Hangi ideolojik bakış açısıyla olursa olsun, bugün Türkiye’de yaşayan herkesin Diyanet’in özerkliğe kavuşturulmasında hemfikir olduğunu belirten Hasan Türüt, konuyla ilgili yaptığı açıklama da şunları söyledi: “FETÖ gibi cemaat yapılandırmalarının ülkeyi iç savaşın eşiğine getirdiğini gördük. Önüne gelen herkesin dini konularda fetva verdiği toplumlarda yanlış dini öğretiler ve söylemler nedeniyle din algısı değişir. Menfaatler öne çıkar, dini öğreti yanlış anlatılır,Kur’an’dan ve sünnetten uzaklaşılır. Nitekim geldiğimiz nokta da bunun acı örneklerini görmekteyiz. Uydurma hadisler, tefsir kitaplarında verilen Kur’an dışı bilgiler, Hz. Peygambere atfedilen ilahi özellikler dini alan da bir başıboşluğun yaşandığını göstermektedir. İster kurumsal kimlik altında isterse şahsi olarak bazı şarlatanların menfaatleri için dini kullanarak hurafelerle yeni bir din algısı oluşturduğu gözlerden kaçmamalıdır. İslam coğrafyasında yaşanan hadiseler bunun somut örneğidir. Ancak ülkemizde her geçen gün bozulan ahlak, Allah’a atfedilen iftiralar, din adına anlatılan hurafelere karşı hiçbir şey yapılmaması, paraya tapar hâle gelen Müslümanların içler acısı görüntüleri endişe vericidir. Hâlbuki ahlak dinden, din de ahlaktan soyutlanamaz. ‘Yapanın yanına kâr kaldığı…’ gibi olumsuz ahlaki düşüncelerin toplumda yerleşerek yaygınlaşması, ümmet bilincinin silinmesi ve bütün bu olumsuzluklar bağlamında Diyanet İşleri Başkanlığı gibi güzide bir kuruluşun otoritesinin yara alması, bunlarla mücadele edecek ciddi bir kurumsal teşekkülün varlığını zorunlu kılmaktadır.

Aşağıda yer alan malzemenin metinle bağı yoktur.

### src/rtl/fwft_pixel_unpacker_if.sv
// Bundles the FWFT FIFO read port and the pixel stream of the unpacker.
// master: the unpacker (pops the FIFO, drives the pixel stream).
// slave:  the environment (FIFO head word and the pixel sink).
interface fwft_pixel_unpacker_if #(
  parameter int RWIDTH = 32,
  parameter int PIX_W  = 16
);
  logic              fifo_empty;
  logic [RWIDTH-1:0] fifo_dout;
  logic              fifo_rd_en;
  logic [PIX_W-1:0]  pix_data;
  logic              pix_valid;
  logic              pix_ready;
  logic              pix_sof;
  logic              pix_eol;
  logic              pix_eof;
  logic [15:0]       col_cnt;
  logic [15:0]       line_cnt;

  modport master (
    input  fifo_empty, fifo_dout, pix_ready,
    output fifo_rd_en, pix_data, pix_valid, pix_sof, pix_eol, pix_eof,
           col_cnt, line_cnt
  );

  modport slave (
    output fifo_empty, fifo_dout, pix_ready,
    input  fifo_rd_en, pix_data, pix_valid, pix_sof, pix_eol, pix_eof,
           col_cnt, line_cnt
  );
endinterface

### src/rtl/fwft_pixel_unpacker.sv
// Pops words from an FWFT FIFO, splits them into pixels and streams them
// out with frame position markers; flags FIFO underrun inside a frame.
//
// state | meaning
// IDLE  | not popping; waiting for en
// RUN   | popping and streaming
// DRAIN | en dropped; finishing the held word without popping
module fwft_pixel_unpacker #(
  parameter int RWIDTH    = 32,
  parameter int PIX_W     = 16,
  parameter int H_ACTIVE  = 640,
  parameter int V_ACTIVE  = 480,
  parameter bit LSB_FIRST = 1'b1
) (
  input  logic                  rd_clk,
  input  logic                  aresetn_rclk,
  input  logic                  en,
  input  logic                  clr_err,
  output logic                  frame_done,
  output logic                  underrun,
  fwft_pixel_unpacker_if.master bus
);
  localparam int PPW   = RWIDTH / PIX_W;
  localparam int SUB_W = (PPW > 1) ? $clog2(PPW) : 1;
  localparam logic [SUB_W-1:0] SUB_LAST = SUB_W'(PPW - 1);
  localparam logic [15:0] COL_LAST  = 16'(H_ACTIVE - 1);
  localparam logic [15:0] LINE_LAST = 16'(V_ACTIVE - 1);

  typedef enum logic [1:0] {IDLE, RUN, DRAIN} state_t;

  state_t            state, state_nxt;
  logic [RWIDTH-1:0] wbuf;
  logic              wvalid;
  logic [SUB_W-1:0]  sub;
  logic [15:0]       col_cnt, line_cnt;
  logic [PIX_W-1:0]  pix_sel;
  logic              xfer, last_sub, pop, col_last, line_last, set_under;

  assign xfer      = wvalid & bus.pix_ready;
  assign last_sub  = (sub == SUB_LAST);
  assign col_last  = (col_cnt == COL_LAST);
  assign line_last = (line_cnt == LINE_LAST);
  assign pop       = (state == RUN) & en & ~bus.fifo_empty &
                     (~wvalid | (xfer & last_sub));
  assign set_under = (state == RUN) & ~wvalid & bus.fifo_empty & bus.pix_ready &
                     ((col_cnt != 16'd0) | (line_cnt != 16'd0));

  // State register.
  always_ff @(posedge rd_clk or negedge aresetn_rclk) begin
    if (!aresetn_rclk) state <= IDLE;
    else               state <= state_nxt;
  end

  // Next-state logic; DRAIN also leaves if the word is already gone.
  always_comb begin
    state_nxt = state;
    case (state)
      IDLE:    if (en) state_nxt = RUN;
      RUN:     if (!en) state_nxt = wvalid ? DRAIN : IDLE;
      DRAIN:   if (!wvalid || (xfer && last_sub)) state_nxt = IDLE;
      default: state_nxt = IDLE;
    endcase
  end

  // Held word and sub-pixel index; a pop restarts at sub-pixel 0.
  always_ff @(posedge rd_clk or negedge aresetn_rclk) begin
    if (!aresetn_rclk) begin
      wbuf   <= '0;
      wvalid <= 1'b0;
      sub    <= '0;
    end else if (pop) begin
      wbuf   <= bus.fifo_dout;
      wvalid <= 1'b1;
      sub    <= '0;
    end else if (xfer) begin
      if (!last_sub) sub    <= sub + SUB_W'(1);
      else           wvalid <= 1'b0;
    end
  end

  // Select the current sub-pixel in the configured order.
  always_comb begin
    pix_sel = '0;
    for (int i = 0; i < PPW; i++) begin
      if (sub == SUB_W'(i))
        pix_sel = LSB_FIRST ? wbuf[i*PIX_W +: PIX_W] : wbuf[(PPW-1-i)*PIX_W +: PIX_W];
    end
  end

  // Column/line position of the current pixel; words may straddle lines.
  always_ff @(posedge rd_clk or negedge aresetn_rclk) begin
    if (!aresetn_rclk) begin
      col_cnt  <= 16'd0;
      line_cnt <= 16'd0;
    end else if (xfer) begin
      if (col_last) begin
        col_cnt  <= 16'd0;
        line_cnt <= line_last ? 16'd0 : line_cnt + 16'd1;
      end else begin
        col_cnt <= col_cnt + 16'd1;
      end
    end
  end

  // One-cycle pulse after the last pixel of the frame transfers.
  always_ff @(posedge rd_clk or negedge aresetn_rclk) begin
    if (!aresetn_rclk) frame_done <= 1'b0;
    else               frame_done <= xfer & col_last & line_last;
  end

  // Sticky underrun; a new underrun outranks a clear in the same cycle.
  always_ff @(posedge rd_clk or negedge aresetn_rclk) begin
    if (!aresetn_rclk)  underrun <= 1'b0;
    else if (set_under) underrun <= 1'b1;
    else if (clr_err)   underrun <= 1'b0;
  end

  // Markers are gated with valid so they read 0 whenever no pixel is held.
  assign bus.fifo_rd_en = pop;
  assign bus.pix_valid  = wvalid;
  assign bus.pix_data   = pix_sel;
  assign bus.pix_sof    = wvalid & (col_cnt == 16'd0) & (line_cnt == 16'd0);
  assign bus.pix_eol    = wvalid & col_last;
  assign bus.pix_eof    = wvalid & col_last & line_last;
  assign bus.col_cnt    = col_cnt;
  assign bus.line_cnt   = line_cnt;
endmodule
### src/flat_wrapper.sv
// flat-port wrapper written by rule: the top's interface ports become plain ports
module fwft_pixel_unpacker_flat 
#(
  parameter int RWIDTH    = 32,
  parameter int PIX_W     = 16,
  parameter int H_ACTIVE  = 640,
  parameter int V_ACTIVE  = 480,
  parameter bit LSB_FIRST = 1'b1
)
  (rd_clk, aresetn_rclk, en, clr_err, frame_done, underrun, bus_fifo_empty, bus_fifo_dout, bus_pix_ready, bus_fifo_rd_en, bus_pix_data, bus_pix_valid, bus_pix_sof, bus_pix_eol, bus_pix_eof, bus_col_cnt, bus_line_cnt);
  fwft_pixel_unpacker_if #(.RWIDTH(RWIDTH), .PIX_W(PIX_W)) bus_i ();
  input  logic rd_clk;
  input  logic aresetn_rclk;
  input  logic en;
  input  logic clr_err;
  output logic frame_done;
  output logic underrun;
  input wire logic [$bits(bus_i.fifo_empty)-1:0] bus_fifo_empty;
  input wire logic [$bits(bus_i.fifo_dout)-1:0] bus_fifo_dout;
  input wire logic [$bits(bus_i.pix_ready)-1:0] bus_pix_ready;
  output wire logic [$bits(bus_i.fifo_rd_en)-1:0] bus_fifo_rd_en;
  output wire logic [$bits(bus_i.pix_data)-1:0] bus_pix_data;
  output wire logic [$bits(bus_i.pix_valid)-1:0] bus_pix_valid;
  output wire logic [$bits(bus_i.pix_sof)-1:0] bus_pix_sof;
  output wire logic [$bits(bus_i.pix_eol)-1:0] bus_pix_eol;
  output wire logic [$bits(bus_i.pix_eof)-1:0] bus_pix_eof;
  output wire logic [$bits(bus_i.col_cnt)-1:0] bus_col_cnt;
  output wire logic [$bits(bus_i.line_cnt)-1:0] bus_line_cnt;
  assign bus_i.fifo_empty = bus_fifo_empty;
  assign bus_i.fifo_dout = bus_fifo_dout;
  assign bus_i.pix_ready = bus_pix_ready;
  assign bus_fifo_rd_en = bus_i.fifo_rd_en;
  assign bus_pix_data = bus_i.pix_data;
  assign bus_pix_valid = bus_i.pix_valid;
  assign bus_pix_sof = bus_i.pix_sof;
  assign bus_pix_eol = bus_i.pix_eol;
  assign bus_pix_eof = bus_i.pix_eof;
  assign bus_col_cnt = bus_i.col_cnt;
  assign bus_line_cnt = bus_i.line_cnt;
  fwft_pixel_unpacker #(.RWIDTH(RWIDTH), .PIX_W(PIX_W), .H_ACTIVE(H_ACTIVE), .V_ACTIVE(V_ACTIVE), .LSB_FIRST(LSB_FIRST)) u_core (.rd_clk(rd_clk), .aresetn_rclk(aresetn_rclk), .en(en), .clr_err(clr_err), .frame_done(frame_done), .underrun(underrun), .bus(bus_i));
endmodule
### config.mk
export PLATFORM = sky130hd
export DESIGN_NAME = fwft_pixel_unpacker_flat
export DESIGN_NICKNAME = d
export VERILOG_FILES = /design/src/rtl/fwft_pixel_unpacker_if.sv /design/src/rtl/fwft_pixel_unpacker.sv /design/src/flat_wrapper.sv
export SDC_FILE = /design/constraint.sdc
export NUM_CORES = 1
export LEC_CHECK = 0
export ABC_AREA = 1
export BUFFER_PORTS_ARGS = -buffer_cell sky130_fd_sc_hd__clkbuf_2
export CELL_PAD_IN_SITES_DETAIL_PLACEMENT = 1
export CELL_PAD_IN_SITES_GLOBAL_PLACEMENT = 2
export CORE_MARGIN = 3
export CORE_UTILIZATION = 30
export DETAILED_ROUTE_END_ITERATION = 16
export GPL_TIMING_DRIVEN = 0
export PLACE_DENSITY_LB_ADDON = 0.1
export SLEW_MARGIN = 20
export SYNTH_ARGS = -nofsm -noshare
export SYNTH_HDL_FRONTEND = slang
export SYNTH_SLANG_ARGS = --single-unit
### constraint.sdc
create_clock -name rd_clk -period 1.97 [get_ports rd_clk]
set_input_delay 0.0985 -clock rd_clk [delete_from_list [all_inputs] [get_ports rd_clk]]
set_output_delay 0.0985 -clock rd_clk [all_outputs]
set_load 0.005 [all_outputs]
==> impl_metrics.env <==
export IMPL_synth_top_cells_by_count="nand2_1 (251), dfrtp_1 (70), nor2_1 (54)"
export IMPL_clockPowerShare_pct=34.8
export IMPL_fillCellCount=1605
export IMPL_fp_dieArea_mm2=0.0144
export IMPL_dpl_hpwl_um=8810
export IMPL_grt_pass1_vias=4109
export IMPL_slew_headroom_pct=62.4
export IMPL_dp_cells=800
export IMPL_syn_area_per_cell_um2=7.21
export IMPL_comb_power_share_pct=26.3
export IMPL_synth_cells=539
export IMPL_status="finished, final reports clean"
export IMPL_clockBufferDepth=2
export IMPL_setup_slack_ps=152
export IMPL_drc_errors=0
export IMPL_final_hold_viol_count=0
export IMPL_via_count=3882
export IMPL_grt_max_degree=38
export IMPL_place_area_mm2=0.00458
export IMPL_synth_seq_cells=70
export IMPL_multiInputGateArea_mm2=0.00187
export IMPL_track_usage_pct=18.2
export IMPL_rsz0062_at_grt="no"
export IMPL_grt_pass1_wl_um=20600
export IMPL_power_uw=5370
export IMPL_fin_nets=720
export IMPL_period_share_pct=92.3
export IMPL_startpoint_type="flip-flop"
export IMPL_power_frac_seq_pct=38.8
export IMPL_synth_edf_count=0
export IMPL_skew_ps=4.57
export IMPL_overflow=0
export IMPL_dr_pass1_iters=4
export IMPL_io_pins=93
export IMPL_core_area_mm2=0.0124
export IMPL_num_antenna_cells=0
export IMPL_drv_slew=0
export IMPL_routedWlPerCell_um=14.2
export IMPL_synth_nets=581
export IMPL_worstSkewPairLatency_ps=340
export IMPL_initial_core_util_pct=31.5
export IMPL_die_h_um=120
export IMPL_ys_top_cells_by_area="dfrtp_1 (45%), nand2_1 (24%), nor2_1 (5.2%), inv_1 (4.9%), nand3_1 (3.1%)"
export IMPL_cts_sinks=70
export IMPL_stdcell_area_mm2=0.00529
export IMPL_cap_violations=0
export IMPL_gp_congestion=0.789
export IMPL_final_setup_viol_count=0
export IMPL_path_max_fanout=7
export IMPL_vias_per_cell=4.56
export IMPL_swShare_pct=32.4
export IMPL_yosys_area_top_type="dfrtp_1"
export IMPL_post_place_ws_ps=246
export IMPL_p_leak_uw=0.00282
export IMPL_cp_arrival_ps=1720
export IMPL_area_growth_syn_to_layout_pct=36.1
export IMPL_syn_area_mm2=0.00389
export IMPL_htreeDepth=3
export IMPL_synth_cell_type_count=32
export IMPL_cts_root_buf="clkbuf_16"
export IMPL_seq_area_mm2=0.00175
export IMPL_yosys_warnings=0
export IMPL_synthFlopType="dfrtp_1"
export IMPL_rows=40
export IMPL_endpoint_kind="output port"
export IMPL_yosysSeqAreaShare_pct=45.0
export IMPL_clk_pin_slew_ps=60
export IMPL_fin_crit_ps=1820
export IMPL_port_buffers=92
export IMPL_die_w_um=120
export IMPL_final_antenna_net_count=0
export IMPL_path_class="flip-flop to output port"
export IMPL_crit_required_ps=1870
export IMPL_worst_pin_slew_ps=563
export IMPL_cts_buffers=9
export IMPL_hold_class="input pin to flip-flop"
export IMPL_instances_no_fill=851
export IMPL_drive_above_1_share_pct=22.4
export IMPL_power_density_mw_per_mm2=1010
export IMPL_fin_setup_tns_ps=0
export IMPL_synth_most_common_cell="nand2_1"
export IMPL_cts_tree="built"
export IMPL_antenna_found_initial=0
export IMPL_async_reset_ff_share_pct=100
export IMPL_max_freq_mhz=550
export IMPL_vdd_ir_drop_max_mv=0.555
export IMPL_drt_total_wl_um=12100
export IMPL_switching_power_uw=1740
export IMPL_synth_top_area_share_pct=45.0
export IMPL_power_internal_uw=3630
export IMPL_drt_iter0_markers=124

Bu çerçeve de ümmetin göz bebeği olan Diyanet İşleri Başkanlığından düzeltilmesini talep ettiğimiz olumsuzlukların görmezden gelinmesi, yöneticilerin günü kurtarma hesapları, atamalarda liyakate önem verilmemesi, D.İ.B. teşkilatlarında amirlerin, yetkili sendika temsilcilerinin adeta memuru gibi hareket etmeleri, din görevlilerinin sorunlarının çözülememesi; din görevlilerinin darp edilmesi, öldürülmesi, teşkilatın kendi içinde yaşanan şiddet olayları, 150 bin personeli bulunan güzide teşkilatımıza olan güveni sarsmakta, teşkilatın, siyasi otoritenin emrindeki bir kurum gibi algılanması da kurumumuza şüpheyle bakılmasına neden olmaktadır.

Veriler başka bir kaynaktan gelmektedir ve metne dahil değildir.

--- src/rtl/fifo_stream_packer.sv ---
// fifo_stream_packer: packs RATIO upstream FIFO words into wide words and streams them
// as packets of PKT_WORDS words, rotating round-robin over N_CH output channels.
//   clk_clk, reset_reset          : clock, async active-high reset
//   enable                        : permits upstream reads
//   flush_timeout                 : idle cycles before a partial flush (0 = never)
//   from_fifo_fifo_data/_empty    : show-ahead upstream word and empty flag
//   from_fifo_fifo_read           : upstream pop
//   fifo_stream_fifo_data         : packed word, shared by all channels
//   fifo_stream_fifo_write/_send  : one-hot write strobe and end-of-packet flag
//   fifo_stream_fifo_full         : per-channel backpressure
//   pkt_count                     : completed packets
module fifo_stream_packer
    import fifo_stream_packer_pkg::*;
#(
    parameter int IN_W      = IN_W_DEF,
    parameter int RATIO     = RATIO_DEF,
    parameter int N_CH      = N_CH_DEF,
    parameter int PKT_WORDS = PKT_WORDS_DEF,
    parameter int TMO_W     = TMO_W_DEF,
    localparam int OUT_W    = out_width(IN_W, RATIO)
) (
    input  logic             clk_clk,
    input  logic             reset_reset,
    input  logic             enable,
    input  logic [TMO_W-1:0] flush_timeout,
    input  logic [IN_W-1:0]  from_fifo_fifo_data,
    input  logic             from_fifo_fifo_empty,
    output logic             from_fifo_fifo_read,
    output logic [OUT_W-1:0] fifo_stream_fifo_data,
    output logic [N_CH-1:0]  fifo_stream_fifo_write,
    output logic [N_CH-1:0]  fifo_stream_fifo_send,
    input  logic [N_CH-1:0]  fifo_stream_fifo_full,
    output logic [31:0]      pkt_count
);

    localparam int LW = $clog2(RATIO + 1);
    localparam int CW = N_CH > 1 ? $clog2(N_CH) : 1;
    localparam int WW = PKT_WORDS > 1 ? $clog2(PKT_WORDS) : 1;

    state_t           state, state_nxt;
    logic [LW-1:0]    lane_idx;
    logic [OUT_W-1:0] next_word;
    logic [CW-1:0]    cur_ch;
    logic [WW-1:0]    word_cnt;
    logic [TMO_W-1:0] idle;
    logic             pend_send;
    logic             rd, complete, flush, full_cur, issue, eop;

    fifo_stream_lane_reg #(.IN_W(IN_W), .RATIO(RATIO)) u_lane (
        .clk       (clk_clk),
        .rst       (reset_reset),
        .load      (rd),
        .clear     (issue),
        .din       (from_fifo_fifo_data),
        .lane_idx  (lane_idx),
        .next_word (next_word)
    );

    always_ff @(posedge clk_clk or posedge reset_reset) begin
        if (reset_reset) state <= FILL;
        else             state <= state_nxt;
    end

    // Flush fires on the cycle the idle counter would reach flush_timeout, so the
    // registered write appears exactly flush_timeout idle cycles after the last read.
    // Any read (including a completing one) suppresses the flush.
    always_comb begin
        full_cur            = fifo_stream_fifo_full[cur_ch];
        rd                  = enable && !from_fifo_fifo_empty && state == FILL;
        complete            = rd && lane_idx == LW'(RATIO - 1);
        flush               = state == FILL && !rd && flush_timeout != '0 &&
                              idle + TMO_W'(1) == flush_timeout &&
                              (lane_idx != '0 || word_cnt != '0);
        issue               = !full_cur && (complete || flush || state == STALL);
        eop                 = flush || pend_send || word_cnt == WW'(PKT_WORDS - 1);
        state_nxt           = full_cur && (state == STALL || complete || flush) ? STALL : FILL;
        from_fifo_fifo_read = rd;
    end

    always_ff @(posedge clk_clk or posedge reset_reset) begin
        if (reset_reset) begin
            fifo_stream_fifo_write <= '0;
            fifo_stream_fifo_send  <= '0;
            fifo_stream_fifo_data  <= '0;
            pkt_count              <= '0;
            word_cnt               <= '0;
            cur_ch                 <= '0;
            idle                   <= '0;
            pend_send              <= 1'b0;
        end else begin
            fifo_stream_fifo_write <= issue ? N_CH'(1) << cur_ch : '0;
            fifo_stream_fifo_send  <= issue && eop ? N_CH'(1) << cur_ch : '0;
            if (issue) begin
                fifo_stream_fifo_data <= next_word;
                word_cnt              <= eop ? '0 : word_cnt + WW'(1);
            end
            if (issue && eop) begin
                cur_ch    <= cur_ch == CW'(N_CH - 1) ? '0 : cur_ch + CW'(1);
                pkt_count <= pkt_count + 32'd1;
            end
            // A flush blocked by backpressure must still end the packet once it drains.
            pend_send <= issue ? 1'b0 : flush || pend_send;
            idle      <= (rd || issue) ? '0 :
                         (state == FILL && idle != '1) ? idle + TMO_W'(1) : idle;
        end
    end

endmodule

Biz, açık ve net olarak şunu söylüyoruz: Din, hiçbir ideolojinin arka bahçesi olmamalı, siyasetin üstünde olmalı ve hiç kimse, kurum ve kuruluş müdahale etmemelidir. Bu güzide teşkilatın siyasi tartışmaların odağına çekilmemesi ve her türlü tartışmanın dışında tutulması için bu gereklidir. Böyle olursa atamalarda liyakat esas alınır. Diyanet personeli görevini hakkıyla yapar, bütün sorunlar çözülür.

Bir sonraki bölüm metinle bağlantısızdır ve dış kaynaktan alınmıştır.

$ cat config.mk
export PLATFORM = sky130hd
export DESIGN_NAME = playback_sequencer
export DESIGN_NICKNAME = d
export VERILOG_FILES = /design/src/rtl/playback_sequencer.sv
export SDC_FILE = /design/constraint.sdc
export NUM_CORES = 1
export LEC_CHECK = 0
export ABC_AREA = 1
export BUFFER_PORTS_ARGS = -buffer_cell sky130_fd_sc_hd__buf_2
export CAP_MARGIN = 15
export CORE_MARGIN = 2
export CORE_UTILIZATION = 45
export DETAILED_ROUTE_END_ITERATION = 8
export PLACE_DENSITY = 0.67
export SETUP_SLACK_MARGIN = 0.02
export SYNTH_ARGS = -nofsm -noshare
export SYNTH_HDL_FRONTEND = slang
export SYNTH_SLANG_ARGS = --single-unit
$ cat constraint.sdc
create_clock -name CLK -period 1.9 [get_ports CLK]
set_clock_uncertainty 0.05 [all_clocks]
set_input_delay 0 -clock CLK [delete_from_list [all_inputs] [get_ports CLK]]
set_output_delay 0 -clock CLK [all_outputs]
set_load 0.05 [all_outputs]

Diyanet İşleri Başkanlığı siyasi otoritenin ve yetkili sendikanın emrinde olmamalıdır. Başkan, kurumun içinden, çalışmalarıyla kendini ispatlamış kişiler arasından seçilmelidir. Seçilen kişi, çalışacağı ekibini kendi kurmalıdır. Ülkemizin içinde bulunduğu kültürel konjektör, gelişen durum ve şartlara cevap verebilecek, daha etkin, daha verimli, özgür ve güven verici bir yapıya kavuşturulması, kurumu hantallığa sevk eden, imajını zedeleyen olumsuzluklardan arındırılması için geniş çaplı bir çalışma yapılarak bir an önce özerk bir yapıya kavuşturulmalıdır. Günümüzde gelişen küresel şartlar, Diyanet İşleri Başkanlığının özerk olmasını zorunlu hâle getirmiştir.”